The _dictkeysobject Header

// CPython: Include/internal/pycore_dict.h:179 _dictkeysobject
struct _dictkeysobject {
Py_ssize_t dk_refcnt;
uint8_t dk_log2_size;
uint8_t dk_log2_index_bytes;
uint8_t dk_kind;
uint32_t dk_version;
Py_ssize_t dk_usable;
Py_ssize_t dk_nentries;
char dk_indices[];
};

dk_log2_size encodes the hash table capacity as a power of two. dk_indices is a flexible array of variable-width integers: 1 byte when capacity fits in a uint8_t, scaling up to 8 bytes for very large dicts. Entries follow immediately after the index array, accessed via DK_ENTRIES or DK_UNICODE_ENTRIES.

Index Sentinels

// CPython: Include/internal/pycore_dict.h:167 DKIX_EMPTY
#define DKIX_EMPTY (-1)
#define DKIX_DUMMY (-2) /* Used internally */
#define DKIX_ERROR (-3)
#define DKIX_KEY_CHANGED (-4) /* Used internally */

DKIX_EMPTY marks a never-used slot. DKIX_DUMMY marks a deleted slot (tombstone). _Py_dict_lookup returns DKIX_ERROR when the key comparison raises an exception. DKIX_KEY_CHANGED is used in free-threaded builds to signal a concurrent mutation.

Watcher Notification

// CPython: Include/internal/pycore_dict.h:281 _PyDict_NotifyEvent
static inline void
_PyDict_NotifyEvent(PyInterpreterState *interp,
PyDict_WatchEvent event,
PyDictObject *mp,
PyObject *key,
PyObject *value)
{
int watcher_bits = FT_ATOMIC_LOAD_UINT64_ACQUIRE(mp->_ma_watcher_tag)
& DICT_WATCHER_MASK;
if (watcher_bits) {
_PyDict_SendEvent(watcher_bits, event, mp, key, value);
}
}

The specializing interpreter watches builtins and globals dicts. On any mutation the watcher fires, invalidating inline caches that reference the changed key. In the common (unwatched) case the inline resolves to a single atomic load and a branch-not-taken.

gopy notes

gopy represents PyDictObject as a Go struct with a keys pointer and an optional values slice for split tables. _Py_dict_lookup is ported verbatim: the probe sequence, DKIX_* sentinels, and the dk_indices width logic are all preserved. The watcher mechanism maps to Go channel notifications used by the inline-cache invalidation pass added in v0.12.

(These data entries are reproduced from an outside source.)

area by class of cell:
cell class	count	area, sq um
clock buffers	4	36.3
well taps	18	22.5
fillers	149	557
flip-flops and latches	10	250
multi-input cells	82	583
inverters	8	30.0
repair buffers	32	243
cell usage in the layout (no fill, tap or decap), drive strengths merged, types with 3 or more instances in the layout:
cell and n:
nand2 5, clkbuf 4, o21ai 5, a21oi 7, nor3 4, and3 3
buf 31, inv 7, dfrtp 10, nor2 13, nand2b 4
<file path="config.mk">
export PLATFORM = sky130hd
export DESIGN_NAME = commit_tracker_flat
export DESIGN_NICKNAME = d
export VERILOG_FILES = /design/src/rtl/commit_tracker_pkg.sv /design/src/rtl/commit_tracker_if.sv /design/src/rtl/commit_fifo.sv /design/src/rtl/commit_tracker.sv /design/src/flat_wrapper.sv
export SDC_FILE = /design/constraint.sdc
export NUM_CORES = 2
export LEC_CHECK = 0
export CAP_MARGIN = 20
export CORE_UTILIZATION = 57
export CTS_CLUSTER_DIAMETER = 100
export DETAILED_ROUTE_END_ITERATION = 10
export PLACE_DENSITY = 0.83
export SYNTH_ARGS = -nofsm -noshare
export SYNTH_HDL_FRONTEND = slang
export SYNTH_SLANG_ARGS = --single-unit
export TNS_END_PERCENT = 50
</file>
<file path="constraint.sdc">
create_clock -name clock -period 25.2 [get_ports clock]
set_clock_uncertainty 0.05 [all_clocks]
set_input_delay 3.78 -clock clock [delete_from_list [all_inputs] [get_ports clock]]
set_output_delay 3.78 -clock clock [all_outputs]
set_load 0.05 [all_outputs]
</file>
`config.mk`:
```
export PLATFORM = sky130hd
export DESIGN_NAME = rstreq
export DESIGN_NICKNAME = d
export VERILOG_FILES = /design/src/rtl/rstreq.sv
export SDC_FILE = /design/constraint.sdc
export NUM_CORES = 1
export LEC_CHECK = 0
export ABC_AREA = 1
export CELL_PAD_IN_SITES_DETAIL_PLACEMENT = 0
export CELL_PAD_IN_SITES_GLOBAL_PLACEMENT = 1
export CORE_MARGIN = 10
export CORE_UTILIZATION = 41
export CTS_BUF_LIST = sky130_fd_sc_hd__clkbuf_8
export DETAILED_ROUTE_END_ITERATION = 16
export HOLD_SLACK_MARGIN = 0.03
export PLACE_DENSITY_LB_ADDON = 0.1
export SYNTH_ARGS = -nofsm -noshare
export SYNTH_HDL_FRONTEND = slang
export SYNTH_SLANG_ARGS = --single-unit
```
`constraint.sdc`:
```
create_clock -name sys_clk -period 2.1 [get_ports sys_clk]
set_input_delay 0.42 -clock sys_clk [delete_from_list [all_inputs] [get_ports sys_clk]]
set_output_delay 0.42 -clock sys_clk [all_outputs]
set_load 0.05 [all_outputs]
```
`src/rtl/rstreq.sv`:
```
// Warm-reset request initiator: merges button, watchdog and software sources into a
// fixed-length trigger_reset pulse followed by a holdoff; lives on power-on reset only.
module rstreq #(
   parameter int unsigned PULSE_LEN  = 16,
   parameter int unsigned HOLDOFF    = 1048576,
   parameter int unsigned BTN_CYCLES = 1000000,
   parameter int unsigned WDT_WIDTH  = 32
) (
   input  logic                 sys_clk,
   input  logic                 sys_rst_n,
   input  logic                 btn_n,
   input  logic                 soft_req,
   input  logic                 wdt_en,
   input  logic                 wdt_kick,
   input  logic [WDT_WIDTH-1:0] wdt_reload,
   output logic                 trigger_reset,
   output logic                 busy,
   output logic [1:0]           last_cause,
   output logic [WDT_WIDTH-1:0] wdt_count
);

   // state      | meaning
   // ST_IDLE    | armed; accepts the highest-priority pending request
   // ST_ASSERT  | trigger_reset high for PULSE_LEN cycles
   // ST_HOLDOFF | generator stretch in progress; requests dropped

   typedef enum logic [1:0] {
      ST_IDLE    = 2'd0,
      ST_ASSERT  = 2'd1,
      ST_HOLDOFF = 2'd2
   } state_e;

   typedef enum logic [1:0] {
      CAUSE_NONE = 2'b00,
      CAUSE_BTN  = 2'b01,
      CAUSE_WDT  = 2'b10,
      CAUSE_SOFT = 2'b11
   } cause_e;

   localparam int unsigned DB_W    = $clog2(BTN_CYCLES);
   localparam int unsigned CNT_MAX = (PULSE_LEN > HOLDOFF) ? PULSE_LEN : HOLDOFF;
   localparam int unsigned CNT_W   = $clog2(CNT_MAX + 1);

   localparam logic [DB_W-1:0]  DB_LAST    = DB_W'(BTN_CYCLES - 1);
   localparam logic [CNT_W-1:0] PULSE_LOAD = CNT_W'(PULSE_LEN - 1);
   localparam logic [CNT_W-1:0] HOLD_LOAD  = (HOLDOFF == 0) ? '0 : CNT_W'(HOLDOFF - 1);

   logic                 sync1_q, sync1_d;
   logic                 sync2_q, sync2_d;
   logic                 btn_db_q, btn_db_d;
   logic [DB_W-1:0]      db_cnt_q, db_cnt_d;
   logic                 btn_req_q, btn_req_d;
   logic [WDT_WIDTH-1:0] wdt_cnt_q, wdt_cnt_d;
   logic                 wdt_req;
   state_e               state_q, state_d;
   logic [CNT_W-1:0]     cnt_q, cnt_d;
   cause_e               cause_q, cause_d;
   logic                 trigger_q, trigger_d;
   logic                 busy_q, busy_d;

   // Button: synchronise, then require BTN_CYCLES stable samples before accepting a level
   always_comb begin
      sync1_d  = btn_n;
      sync2_d  = sync1_q;
      btn_db_d = btn_db_q;
      db_cnt_d = db_cnt_q;
      if (sync2_q == btn_db_q) begin
         db_cnt_d = '0;
      end else if (db_cnt_q == DB_LAST) begin
         btn_db_d = sync2_q;
         db_cnt_d = '0;
      end else begin
         db_cnt_d = db_cnt_q + DB_W'(1);
      end
      btn_req_d = btn_db_q & ~btn_db_d;
   end

   // Watchdog only counts while armed in IDLE, so it restarts fresh after every reset cycle
   always_comb begin
      wdt_cnt_d = wdt_cnt_q;
      wdt_req   = 1'b0;
      if (!wdt_en || (state_q != ST_IDLE)) begin
         wdt_cnt_d = wdt_reload;
      end else if (wdt_kick) begin
         wdt_cnt_d = wdt_reload;
      end else if (wdt_cnt_q == '0) begin
         wdt_req = 1'b1;
      end else begin
         wdt_cnt_d = wdt_cnt_q - WDT_WIDTH'(1);
      end
   end

   always_comb begin
      state_d = state_q;
      cnt_d   = cnt_q;
      cause_d = cause_q;
      case (state_q)
         ST_IDLE: begin
            if (btn_req_q || wdt_req || soft_req) begin
               state_d = ST_ASSERT;
               cnt_d   = PULSE_LOAD;
               if (btn_req_q)    cause_d = CAUSE_BTN;
               else if (wdt_req) cause_d = CAUSE_WDT;
               else              cause_d = CAUSE_SOFT;
            end
         end
         ST_ASSERT: begin
            if (cnt_q == '0) begin
               if (HOLDOFF == 0) begin
                  state_d = ST_IDLE;
               end else begin
                  state_d = ST_HOLDOFF;
                  cnt_d   = HOLD_LOAD;
               end
            end else begin
               cnt_d = cnt_q - CNT_W'(1);
            end
         end
         ST_HOLDOFF: begin
            if (cnt_q == '0) state_d = ST_IDLE;
            else             cnt_d   = cnt_q - CNT_W'(1);
         end
         default: state_d = ST_IDLE;
      endcase
      trigger_d = (state_d == ST_ASSERT);
      busy_d    = (state_d != ST_IDLE);
   end

   always_ff @(posedge sys_clk or negedge sys_rst_n) begin
      if (!sys_rst_n) begin
         sync1_q   <= 1'b1;
         sync2_q   <= 1'b1;
         btn_db_q  <= 1'b1;
         db_cnt_q  <= '0;
         btn_req_q <= 1'b0;
         wdt_cnt_q <= '0;
         state_q   <= ST_IDLE;
         cnt_q     <= '0;
         cause_q   <= CAUSE_NONE;
         trigger_q <= 1'b0;
         busy_q    <= 1'b0;
      end else begin
         sync1_q   <= sync1_d;
         sync2_q   <= sync2_d;
         btn_db_q  <= btn_db_d;
         db_cnt_q  <= db_cnt_d;
         btn_req_q <= btn_req_d;
         wdt_cnt_q <= wdt_cnt_d;
         state_q   <= state_d;
         cnt_q     <= cnt_d;
         cause_q   <= cause_d;
         trigger_q <= trigger_d;
         busy_q    <= busy_d;
      end
   end

   assign trigger_reset = trigger_q;
   assign busy          = busy_q;
   assign last_cause    = cause_q;
   assign wdt_count     = wdt_cnt_q;

endmodule

```
Yosys cells after proc, flatten, opt, wreduce, memory -nomap -nowiden
Index checks and enable logic that the tools add are counted.
{"block": "word_totals", "reg_bits": 83, "in_bits": 38, "output_inout_bits": 36, "elab_cells": 56}
{"block": "op_classes", "addsub": 3, "n_eq_ne": 8, "n_mux": 20, "bitwise_logic": 2, "reduce_logical": 12}
{"operator": "2-to-1 mux 32 bit", "n": 3}
{"operator": "2-to-1 mux 21 bit", "n": 3}
{"operator": "one-hot mux 21 bit (3 select lines)", "n": 1}
{"operator": "2-to-1 mux 20 bit", "n": 2}
{"operator": "logical NOT 32 bit", "n": 1}
{"operator": "subtractor 32 x 1 -> 32 bit (second input constant)", "n": 1}
{"operator": "logical NOT 21 bit", "n": 1}
{"operator": "subtractor 21 x 1 -> 21 bit (second input constant)", "n": 1}
{"operator": "adder 20 x 1 -> 20 bit (second input constant)", "n": 1}
{"operator": "== test 20 bit (second input constant)", "n": 1}
{"operator": "2-to-1 mux 2 bit", "n": 4}
{"operator": "2-to-1 mux 1 bit", "n": 6}
{"operator": "one-hot mux 2 bit (3 select lines)", "n": 1}
{"operator": "== test 2 x 1 -> 1 bit (second input constant)", "n": 2}
{"operator": "inequality test 2 bit (second input constant)", "n": 2}
{"operator": "nonzero test 2 bit", "n": 2}
{"operator": "logical OR 1 bit", "n": 3}
{"operator": "inequality test 3 bit (second input constant)", "n": 1}
{"operator": "AND reduction 3 bit", "n": 1}
{"operator": "nonzero test 3 bit", "n": 1}
{"operator": "== test 2 bit (second input constant)", "n": 1}
{"operator": "logical NOT 2 bit", "n": 1}
{"operator": "AND reduction 2 bit", "n": 1}
{"operator": "bitwise AND 1 bit", "n": 1}
{"operator": "3 further kinds", "n": 3}

Longest topological paths before layout
{"block": "depth", "word_depth": 9, "depth_mapped": 12, "ltp_nobuf": 12}

Least setup slack after synthesis
No wires, ideal clock.
{"block": "synth_path", "kind": "register to register", "start": "register wdt_cnt_q[0], in the netlist wdt_count[0]", "end": "register wdt_cnt_q[26], in the netlist wdt_count[26]", "setup_time_ps": 120, "t_arrival_ps": 1911, "required_time_ps": 1980, "setup_slack_ps": 69, "path_stages_with_launch": 12, "period_less_slack_ps": 2031, "path_cell_list": "dfrtp_1 -> inv_1 -> ha_1 -> nand3_1 -> nor2_2 -> inv_1 -> nor2_4 -> nand2_1 -> nor2_1 -> nor2_1 -> o21ai_0 -> inv_1"}
{"block": "synth_between", "elab_chain_len": 4, "elab_cells_between_ends": 6, "classes_between": "add/sub (1); eq/ne (1); mux (3); reduce/logical (1)"}
{"item": "start: declaration", "line_no": "53", "text": "logic [WDT_WIDTH-1:0] wdt_cnt_q, wdt_cnt_d;"}
{"item": "start signal: assignment", "line_no": "148", "text": "wdt_cnt_q <= wdt_cnt_d;"}
{"item": "subtractor 32 x 1 -> 32 bit", "line_no": "89", "text": "wdt_cnt_d = wdt_cnt_q - WDT_WIDTH'(1);"}
{"item": "2-to-1 mux 32 bit", "line_no": "86", "text": "end else if (wdt_cnt_q == '0) begin"}
{"item": "2-to-1 mux 32 bit", "line_no": "84", "text": "end else if (wdt_kick) begin"}
{"item": "2-to-1 mux 32 bit", "line_no": "82", "text": "if (!wdt_en || (state_q != ST_IDLE)) begin"}
Parallel ways exist; a longest one is shown, timed or not. The select of a mux whose other input is x is not followed.
A chain may end at the register's enable or synchronous reset.

Worst setup path in the final report
{"block": "layout_path", "start": "register wdt_cnt_q[6], in the netlist wdt_count[6]", "end": "output port wdt_count[6]"}
{"item": "end: declaration", "line_no": "19", "text": "output logic [WDT_WIDTH-1:0] wdt_count"}
No word-level cell between the ends.

==> run metrics <==
Slew @ Worst Pin=0.535 ns; commonest non-fill, non-tap cell in the layout=nand2_1; Antenna Nets Post-Route=0; pin count of the biggest net entering global routing=84; time the worst path needs with I/O delays and setup=2.04 ns; commonest cells after routing, fill and taps aside=150 x nand2_1, 145 x nor2_1, 86 x inv_1, 80 x dfrtp_1, 48 x clkdlybuf4s50_1; Power Density=1010 nW/um2; Yosys top cell area share=37.8%; Hold-fix buffers, CTS=0; type of the worst setup path=flop to output pin; first-pass GRT wire length=23.8 mm; critical path, cell by cell=clkdlybuf4s50_1; setup repair bufs after CTS=0; clk sinks=83; Hold Crit Class=input pin to async pin; initial antenna violation count=0; vias per cell=4.87; Synth Register Bits=83; total negative slack=0 ns; Tot GR Track Use=16.1%; top_reg_cell synth=dfrtp_1; DPL Wire Length=10.7 mm; Placement Rows=41; CP delay by family, top=buffers and inverters; layout cells sized above 1=14.8%; gpl congestion=0.845; CP Max Fanout=4; Yosys Warn Count=0; max-cap violations=0; post-synthesis cell count=724; slowest CP cell=clkdlybuf4s50_1; # diodes=0; leading area contributor after synthesis=dfrtp_1; total grt overflow=0; full die area=17900 um2; period utilisation layout=97.3%; htree depth=3; Inserted Clock Buffers=9; Post-Route WL=14.2 mm; Max Clock Skew=0.0199 ns; fmax=490 MHz; clock tree buffer depth=2; final std cells w/o fill=996; Clk Latency, worst-skew pair=0.38 ns; status=completed; Avg WL per Cell=14.2 um; Area Overhead vs Synth=24.2%; number of global-route vias before repair=4829; CP required=1.68 ns; Port-buffer cells=73; Async S/R FF share, synth=100%; Worst VDD drop=0.000581 V; Reg clk slew, reported paths=0.10 ns; core footprint=12600 um2; Starting Density=42.0%; DR pass1 iterations=5; Die W=134 um; Synthesized Nets=770; Fin. Hold Viols=0; sequential cell area fraction in the yosys report=39.3%; Synth Cell Area=5300 um2; residual DRC count=0; fin util=52.1%; die height=134 um; Critical path buffers and inverters=1; CP endpoint kind=output pin; CP Data Arrival Time=1.62 ns; clock root cell=clkbuf_8; Relative slew margins=64.2%; Leak=3.03 nW; CTS resizes=8; Startpoint Class=flop; EDFF count, synth=0; nets@finish=865; RSZ-0062 raised after global routing=false; endpoints failing setup=0; Crit path largest cell delay=0.83 ns; CTS tree=built; Iter 0 DRT Violations=285; vias post-DR=4853; Placed Cells incl. Taps=980; io pins=74; Syn Area/Cell=7.31 um2; Netlist cell types=40; fin. max-slew vios=0; Synth area leaders=dfrtp_1 38%, nand2_1 11%, nor2_1 10%
## flip-flops by register name (all words and copies together), names as in the netlist
name,cells
db_cnt_q,20
wdt_count,32
state_q,2
btn_req_q,1
sync2_q,1
cnt_q,21
busy,1
trigger_reset,1
last_cause,2
btn_db_q,1
sync1_q,1
## layout make-up
class | instances | area, um2
Timing Repair Buffer | 99 | 938
Clock inverter | 6 | 81.3
Inverter | 92 | 345
Tap cell | 172 | 215
Sequential cell | 83 | 2080
Fill cell | 1282 | 6040
Clock buffer | 10 | 138
Multi-Input combinational cell | 534 | 2780
## power breakdown
part / switching [mW] / internal [mW]
logic: 2.06 / 1.10
clock network: 0.612 / 0.694
registers: 0.311 / 1.86
## synth_stat cells (9+ instances only)
cell type    n
a21oi_1     15
o21ai_0     30
o21ai_2     20
nand4_1      9
nand2_1    150
nor3_1      17
nand3_1     47
inv_1       85
dfrtp_1     80
nor2_1     146
nand2_2     11
xor2_1      16
xnor2_1     15
nor2_2      10
## per-stage QoR
step	worst slack [ns]	cell area (um2)	hold WS, ns	total power, mW
2_1_floorplan	0.0693	5300	0.124	4.39
3_3_place_gp	0.0637	6340	0.349	5.36
3_5_place_dp	0.0474	6340	0.347	5.39
4_1_cts	0.00646	6550	0.0780	6.70
5_1_grt	0.0000228	6580	0.0830	7.12
6_report	0.0575	6580	0.0586	6.63
## worst paths after layout
check	start	to	slack, ns	cells after the start
setup / recovery	wdt_count[6]	wdt_count[6]	0.06	1
hold / removal	sys_rst_n	wdt_count[26]	0.06	2
setup reg to reg	cnt_q[0]	trigger_reset	0.18	11
hold reg to reg	sync1_q	sync2_q	0.36	0
max in group asynchronous	sys_rst_n	sync2_q	1.64	2
min in group sys_clk	sync1_q	sync2_q	0.36	0
## metal layers
layer,up-vias,part of all wire [%],track usage (%)
met1,2269,48,20.1
met5,-,0,0
met3,17,3.4,3.57
li1,2478,-,-
met4,0,1.6,5.20
met2,89,47,26.9
## kinds of logic (layout without fill, tap and decap cells)
| family | Yosys count | count (layout) | share of synthesized area, % |
|---|---|---|---|
| buffers and inverters | 107 | 207 | 8.46 |
| flip-flops | 83 | 83 | 39.3 |
| AO/OA/AOI/OAI | 80 | 80 | 9.55 |
| XOR/XNOR | 31 | 31 | 5.13 |
| AND/OR/NAND/NOR | 415 | 415 | 35.7 |
| adder cells (fa/ha/maj) | 8 | 8 | 1.89 |
(Power assumes the default switching activity.)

DK_SIZE uses int64_t shifts on 64-bit platforms to avoid overflow on large dicts; the Go port uses int64 for the same reason.

SHARED_KEYS_MAX_SIZE (30) caps split-table key count. gopy enforces this limit when materialising managed-dict attribute tables for user-defined classes.

CPython 3.14 changes

  • DKIX_KEY_CHANGED (-4) was added for the free-threaded build to handle concurrent key mutations during lockless lookups.
  • _PyDict_EnsureSharedOnRead (line 164, Py_GIL_DISABLED only) marks a dict as shared so that readers in other threads can observe it consistently.
  • _PyDict_GetMethodStackRef (line 122) replaces the older _PyType_Lookup path for method resolution, returning a _PyStackRef directly to reduce reference-count churn in the LOAD_ATTR specialization.